46. What I Learned From This Project
This project helped me understand the complete PyTorch binary classification workflow.
Important lessons:
1. Data must be prepared before training.
2. Input features should be scaled.
3. Train/test split is needed for fair evaluation.
4. PyTorch models need tensors.
5. DataLoader helps train using mini-batches.
6. BCEWithLogitsLoss is suitable for binary classification.
7. Sigmoid is used during prediction to convert logits into probabilities.
8. Accuracy alone is not enough.
9. Precision, recall, F1-score, confusion matrix, and ROC curve give better understanding.
10. The trained model and scaler must both be saved for future prediction.
47. Limitations
This project is useful for learning, but it has limitations.
First, the dataset is small.
569 samples
Second, the model architecture is simple.
30 → 32 → 16 → 1
Third, I did not perform hyperparameter tuning.
For example, I did not test many values of:
learning rate
batch size
number of hidden layers
number of neurons
dropout rate
Fourth, this model should not be used for real medical diagnosis.
It is only a learning project.
48. Future Improvements
Possible improvements include:
1. Add dropout to reduce overfitting.
2. Add validation set.
3. Use early stopping.
4. Try different learning rates.
5. Try different batch sizes.
6. Compare with Logistic Regression.
7. Compare with Random Forest.
8. Use cross-validation.
9. Deploy the model using Flask or FastAPI.

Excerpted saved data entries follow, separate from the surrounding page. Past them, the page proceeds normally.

<file path="src/hdl/scs_params.svh">
`ifndef SCS_PARAMS_SVH
`define SCS_PARAMS_SVH

`define SCS_CLK_MHZ 40
`define SCS_RATE_WARP_KSPS 1000
`define SCS_RATE_NORMAL_KSPS 800
`define SCS_PER_WARP_CYC ((`SCS_CLK_MHZ * 1000) / `SCS_RATE_WARP_KSPS)
`define SCS_PER_NORMAL_CYC ((`SCS_CLK_MHZ * 1000) / `SCS_RATE_NORMAL_KSPS)
`define SCS_NBITS 16
`define SCS_TRIAL_DIV 2
`define SCS_WAKE_NS 200
`define SCS_WAKE_CYC ((`SCS_WAKE_NS * `SCS_CLK_MHZ + 999) / 1000)
`define SCS_STALE_US 1000
`define SCS_STALE_CYC (`SCS_STALE_US * `SCS_CLK_MHZ)

`define SCS_OFS_CTRL 5'h00
`define SCS_OFS_STATUS 5'h04
`define SCS_OFS_RESULT 5'h08
`define SCS_OFS_IRQ_STS 5'h0C
`define SCS_OFS_IRQ_EN 5'h10
`define SCS_OFS_IRQ_CLR 5'h14

`define SCS_IRQ_DONE 0
`define SCS_IRQ_REFUSED 1
`define SCS_IRQ_ABORT 2
`define SCS_STS_BUSY 0
`define SCS_STS_PDOWN 1
`define SCS_STS_STALE 2

`define SCS_CTRL_RST 2'h0
`define SCS_IEN_RST 3'h0
`define SCS_TRIAL_MSB 16'h8000
`define SCS_SB_MAX 16'hFFFF
`define SCS_SB_MIN 16'h0000
`define SCS_TC_FLIP 16'h8000

`endif

</file>
<file path="src/hdl/scs_pkg.sv">
`default_nettype none
package scs_pkg;
  typedef enum logic [1:0] {
    MODE_NORMAL = 2'h0,
    MODE_WARP = 2'h1,
    MODE_LOWPWR = 2'h2,
    MODE_RSVD = 2'h3
  } scs_mode_type;

  typedef enum logic [2:0] {
    ST_WAIT = 3'h0,
    ST_WAKE = 3'h1,
    ST_CONV = 3'h3,
    ST_DONE = 3'h2,
    ST_ACQ = 3'h6
  } scs_state_type;

  typedef struct packed {
    scs_state_type st;
    scs_mode_type mode;
    logic [7:0] cnt;
    logic [15:0] trial;
    logic [15:0] mask;
    logic [15:0] result;
    logic cvst_q;
    logic [15:0] idle;
    logic stale_cur;
    logic stale_res;
    logic [2:0] ists;
    logic [2:0] ien;
    logic dp_wr;
    logic [4:0] dp_addr;
    logic [31:0] rdata;
  } scs_seq_type;

  typedef struct packed {
    logic [7:0] cnt;
  } scs_div_type;
endpackage
`default_nettype wire

</file>
<file path="src/hdl/scs_tick_div.sv">
`include "scs_params.svh"
`default_nettype none
module scs_tick_div
  import scs_pkg::*;
#(
  parameter int DIV = `SCS_TRIAL_DIV
) (
  input wire logic hclk,
  input wire logic hresetn,
  input wire logic en,
  output logic tick
);
  scs_div_type s, n;

  if (DIV < 2 || DIV > 255) begin : g_chk
    $error("scs_tick_div: DIV must be 2..255");
  end

  always_comb begin
    n = s;
    if (!en || s.cnt == 8'(DIV - 1)) begin
      n.cnt = 8'h00;
    end else begin
      n.cnt = s.cnt + 8'h01;
    end
  end

  // Restarts with every run, so the first trial is a full period long
  assign tick = en && (s.cnt == 8'(DIV - 1));

  always_ff @(posedge hclk or negedge hresetn) begin
    if (!hresetn) begin
      s <= '0;
    end else begin
      s <= n;
    end
  end
endmodule
`default_nettype wire

</file>
<file path="src/hdl/scs_coder.sv">
`include "scs_params.svh"
`default_nettype none
module scs_coder
  import scs_pkg::*;
(
  input wire logic [15:0] raw,
  input wire logic fmt_binary,
  input wire logic over,
  input wire logic under,
  output logic [15:0] code
);
  logic [15:0] sb;

  always_comb begin
    if (over) begin
      sb = `SCS_SB_MAX;
    end else if (under) begin
      sb = `SCS_SB_MIN;
    end else begin
      sb = raw;
    end
    code = fmt_binary ? sb : (sb ^ `SCS_TC_FLIP);
  end
endmodule
`default_nettype wire

</file>
<file path="src/hdl/scs_sequencer.sv">
`include "scs_params.svh"
`default_nettype none
module scs_sequencer
  import scs_pkg::*;
#(
  parameter int TRIAL_DIV = `SCS_TRIAL_DIV,
  parameter int STALE_CYC = `SCS_STALE_CYC
) (
  input wire logic hclk,
  input wire logic hresetn,
  input wire logic hsel,
  input wire logic [31:0] haddr,
  input wire logic [1:0] htrans,
  input wire logic hwrite,
  input wire logic [2:0] hsize,
  input wire logic [31:0] hwdata,
  input wire logic hready,
  output logic hreadyout,
  output logic hresp,
  output logic [31:0] hrdata,
  input wire logic convert_start_n,
  input wire logic reset_in,
  input wire logic power_down_in,
  input wire logic code_format_select,
  input wire logic comp_in,
  input wire logic over_range,
  input wire logic under_range,
  output logic sample_hold,
  output logic [15:0] dac_code,
  output logic analog_power_en,
  output logic busy,
  output logic [15:0] result_out,
  output logic irq
);
  localparam int NB = `SCS_NBITS;
  localparam int CONV_CYC = NB * TRIAL_DIV;
  // Acquisition fills out the frame: trials + done cycle + acq count + exit
  localparam int ACQ_WARP = `SCS_PER_WARP_CYC - CONV_CYC - 2;
  localparam int ACQ_NORM = `SCS_PER_NORMAL_CYC - CONV_CYC - 2;
  localparam int WAKE_CYC = `SCS_WAKE_CYC;

  if (ACQ_WARP < 0 || ACQ_NORM < ACQ_WARP || WAKE_CYC < 1 || WAKE_CYC > 255) begin : g_chk
    $error("scs_sequencer: trial divider too slow for the rated modes");
  end
  if (STALE_CYC < 1 || STALE_CYC > 65535) begin : g_chk_stale
    $error("scs_sequencer: STALE_CYC must be 1..65535");
  end

  scs_seq_type s, n;
  logic tick;
  logic [15:0] coded;
  logic fall;
  logic start;
  logic addr_ph;
  logic [2:0] set_ev;
  logic [2:0] clr_ev;
  logic [31:0] rd;

  scs_tick_div #(
    .DIV(TRIAL_DIV)
  ) u_div (
    .hclk(hclk),
    .hresetn(hresetn),
    .en(s.st == ST_CONV && !reset_in),
    .tick(tick)
  );

  scs_coder u_coder (
    .raw(s.trial),
    .fmt_binary(code_format_select),
    .over(over_range),
    .under(under_range),
    .code(coded)
  );

  assign busy = (s.st == ST_WAKE) || (s.st == ST_CONV) || (s.st == ST_DONE);
  assign sample_hold = busy;
  // Warp and normal keep the array live; low power and power-down only while busy
  assign analog_power_en = busy || (s.mode != MODE_LOWPWR && !power_down_in);
  assign dac_code = s.trial;
  assign result_out = s.result;
  assign irq = |(s.ists & s.ien);
  assign hreadyout = 1'b1;
  assign hresp = 1'b0;
  assign hrdata = s.rdata;
  assign addr_ph = hsel && hready && htrans[1];

  always_comb begin
    n = s;
    start = 1'b0;
    set_ev = 3'h0;
    clr_ev = 3'h0;
    rd = 32'h0000_0000;
    fall = s.cvst_q && !convert_start_n;
    n.cvst_q = convert_start_n;
    if (s.idle != 16'(STALE_CYC)) begin
      n.idle = s.idle + 16'h0001;
    end

    case (s.st)
      ST_WAIT: begin
        start = fall;
      end
      ST_ACQ: begin
        if (s.cnt == 8'h00) begin
          n.st = ST_WAIT;
          start = !convert_start_n;
        end else begin
          n.cnt = s.cnt - 8'h01;
        end
      end
      ST_WAKE: begin
        if (s.cnt == 8'h00) begin
          n.st = ST_CONV;
        end else begin
          n.cnt = s.cnt - 8'h01;
        end
      end
      ST_CONV: begin
        if (tick) begin
          // Drop the trial bit when the comparator says too high
          n.trial = (comp_in ? s.trial : (s.trial & ~s.mask)) | (s.mask >> 1);
          n.mask = s.mask >> 1;
          if (s.mask == 16'h0001) begin
            n.st = ST_DONE;
          end
        end
      end
      ST_DONE: begin
        n.result = coded;
        n.stale_res = s.stale_cur;
        n.st = ST_ACQ;
        n.cnt = (s.mode == MODE_WARP) ? 8'(ACQ_WARP) : 8'(ACQ_NORM);
        set_ev[`SCS_IRQ_DONE] = 1'b1;
      end
      default: begin
        n.st = ST_WAIT;
      end
    endcase

    if (start) begin
      if (power_down_in) begin
        set_ev[`SCS_IRQ_REFUSED] = 1'b1;
        n.st = ST_WAIT;
      end else begin
        n.st = (s.mode == MODE_LOWPWR) ? ST_WAKE : ST_CONV;
        n.cnt = 8'(WAKE_CYC - 1);
        n.trial = `SCS_TRIAL_MSB;
        n.mask = `SCS_TRIAL_MSB;
        // Only warp loses accuracy after a long gap; flagged for the host
        n.stale_cur = (s.mode == MODE_WARP) && (s.idle == 16'(STALE_CYC));
        n.idle = 16'h0000;
      end
    end

    if (reset_in) begin
      set_ev[`SCS_IRQ_ABORT] = busy;
      n.st = ST_WAIT;
      n.trial = 16'h0000;
      n.mask = 16'h0000;
    end

    if (s.dp_wr) begin
      case (s.dp_addr)
        `SCS_OFS_CTRL: n.mode = scs_mode_type'(hwdata[1:0]);
        `SCS_OFS_IRQ_EN: n.ien = hwdata[2:0];
        `SCS_OFS_IRQ_CLR: clr_ev = hwdata[2:0];
        default: n.ien = s.ien;
      endcase
    end
    // New events win over a clear in the same cycle
    n.ists = (s.ists & ~clr_ev) | set_ev;

    n.dp_wr = addr_ph && hwrite && hsize == 3'h2 && haddr[31:5] == 27'h000_0000;
    n.dp_addr = haddr[4:0];
    // Read mux sees this cycle's write to mode and interrupt enable, so write-then-read returns new data for those two
    if (haddr[31:5] == 27'h000_0000) begin
      case (haddr[4:0])
        `SCS_OFS_CTRL: rd = {30'h0000_0000, n.mode};
        `SCS_OFS_STATUS: begin
          rd[`SCS_STS_BUSY] = busy;
          rd[`SCS_STS_PDOWN] = power_down_in;
          rd[`SCS_STS_STALE] = s.stale_res;
        end
        `SCS_OFS_RESULT: rd = {16'h0000, s.result};
        `SCS_OFS_IRQ_STS: rd = {29'h0000_0000, s.ists};
        `SCS_OFS_IRQ_EN: rd = {29'h0000_0000, n.ien};
        default: rd = 32'h0000_0000;
      endcase
    end
    if (addr_ph && !hwrite) begin
      n.rdata = rd;
    end
  end

  always_ff @(posedge hclk or negedge hresetn) begin
    if (!hresetn) begin
      s <= '0;
      s.st <= ST_WAIT;
      s.mode <= scs_mode_type'(`SCS_CTRL_RST);
      s.ien <= `SCS_IEN_RST;
      s.cvst_q <= 1'b1;
      s.idle <= 16'(STALE_CYC);
    end else begin
      s <= n;
    end
  end

  localparam int CONV_MAX = NB * TRIAL_DIV;
  logic in_conv;
  logic st_done;
  assign in_conv = (s.st == ST_CONV);
  assign st_done = (s.st == ST_DONE);
endmodule
`default_nettype wire

</file>
<file path="config.mk">
export PLATFORM = sky130hd
export DESIGN_NAME = scs_sequencer
export DESIGN_NICKNAME = d
export VERILOG_FILES = /design/src/hdl/scs_pkg.sv /design/src/hdl/scs_tick_div.sv /design/src/hdl/scs_coder.sv /design/src/hdl/scs_sequencer.sv
export VERILOG_INCLUDE_DIRS = /design/src /design/src/hdl
export SDC_FILE = /design/constraint.sdc
export NUM_CORES = 1
export LEC_CHECK = 0
export BUFFER_PORTS_ARGS = -buffer_cell sky130_fd_sc_hd__buf_2
export CORE_MARGIN = 4
export CORE_UTILIZATION = 53
export CTS_CLUSTER_SIZE = 12
export DETAILED_ROUTE_END_ITERATION = 8
export PLACE_DENSITY = 0.8
export SLEW_MARGIN = 30
export SYNTH_ARGS = -nofsm -noshare
export SYNTH_HDL_FRONTEND = slang
export SYNTH_SLANG_ARGS = --single-unit
</file>
<file path="constraint.sdc">
create_clock -name hclk -period 3 [get_ports hclk]
set_input_delay 0.9 -clock hclk [delete_from_list [all_inputs] [get_ports hclk]]
set_output_delay 0.9 -clock hclk [all_outputs]
set_load 0.02 [all_outputs]
</file>
### Word-level counts from Yosys, hierarchy flattened

Index checks and enable logic that the tools add are counted.

| cells by class | value |
|---|---|
| eq/ne operators | 23 |
| add/subtract/negate cells | 3 |
| reductions and logical operators | 29 |
| mux-type cells | 40 |
| bitwise logic cells | 9 |

Operator list:

| kind | number |
|---|---|
| two-way mux 16 bit | 6 |
| two-way mux 32 bit | 3 |
| two-way mux 40 bit | 2 |
| two-way mux 17 bit | 2 |
| two-way mux 3 bit | 10 |
| case mux 3 bit (5 select lines) | 2 |
| logical NOT 27 bit | 1 |
| adder 16 x 1 -> 16 bit (second input constant) | 1 |
| bitwise AND 16 bit | 1 |
| == test 16 x 1 -> 1 bit (second input constant) | 1 |
| == test 16 bit (second input constant) | 1 |
| two-way mux 8 bit | 2 |
| != test 16 bit (second input constant) | 1 |
| NOT 16 bit | 1 |
| OR 16 x 15 -> 16 bit | 1 |
| case mux 8 bit (2 select lines) | 1 |
| == test 5 bit (second input constant) | 3 |
| two-way mux 13 bit | 1 |
| logical AND 1 bit | 11 |
| == test 5 x 4 -> 1 bit (second input constant) | 2 |
| logical NOT 5 bit | 2 |
| == test 3 x 2 -> 1 bit (second input constant) | 3 |
| adder 8 x 1 -> 8 bit (second input constant) | 1 |
| == test 8 x 1 -> 1 bit (second input constant) | 1 |
| 26 further kinds | 44 |

| word-level totals | value |
|---|---|
| input bits | 81 |
| register bits | 132 |
| logic and storage cells | 120 |

### Depth between registers and ports, before layout

Gate-level depths: netlist of run 1.

| logic depth | value |
|---|---|
| word-level depth | 9 |
| depth in mapped cells | 10 |
| gate-level depth less buffers | 7 |

### Modules after synthesis

From an unflattened synthesis of run 1, not the netlist that was laid out.

| unflattened totals | value |
|---|---|
| cells, all modules | 597 |
| area, all modules | 5,989.5 um^2 |

By module, submodules not included:

| module | instances | area an instance (um^2) | cells an instance | seq. area each (um^2) |
|---|---|---|---|---|
| scs_sequencer | 1 | 5,417.7 | 536 | 2,710.1 |
| scs_tick_div | 1 | 401.6 | 40 | 200.2 |
| scs_coder | 1 | 170.2 | 21 | 0.0 |

### Worst setup path after synthesis of run 1

Ideal clock, no wire load.

| timing | value |
|---|---|
| kind | input -> register |
| start | input port haddr[15] |
| end | register s (netlist bit hrdata[10]) |
| arrival | 2.309 ns |
| stages | 6 |
| path slack | 0.624 ns |
| path buffers | 1 |
| data required time | 2.934 ns |
| cells stage by stage | nor4_1 -> nand4_1 -> nor4_1 -> and3_1 -> buf_1 -> a22o_1 |

| on the way | value |
|---|---|
| word-level cells in the longest chain between the ends | 2 |

Ends and longest elaborated chain:

| item | RTL line | RTL |
|---|---|---|
| from (decl) | scs_sequencer.sv:12 | `input wire logic [31:0] haddr,` |
| logical NOT 27 bit | scs_sequencer.sv:177 | `if (haddr[31:5] == 27'h000_0000) begin` |
| two-way mux 16 bit | scs_sequencer.sv:177 |  |
| to (signal assigned) | scs_sequencer.sv:205 | `s <= n;` |
| to (decl) | scs_sequencer.sv:49 | `scs_seq_type s, n;` |

No other way between the ends.
A chain may end at the register's enable or synchronous reset.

10. Build a simple web interface for prediction.
49. Conclusion
In this project, I built a complete binary classification model using PyTorch.
The project started from data preparation and ended with model saving and unknown data prediction.
The model learned to classify breast tumors as malignant or benign based on 30 input features.
The final model achieved around:
95.61% accuracy
0.9921 AUC score
The baseline accuracy was only around:
63.16%
So the neural network learned useful patterns from the data.
This project is an important step after linear regression because it introduces many real machine learning workflow concepts, including:
classification
train/test split
mini-batch training
loss curves
confusion matrix
ROC curve
AUC
model saving
prediction on unknown data
This makes the project a strong beginner-friendly example for learning PyTorch binary classification.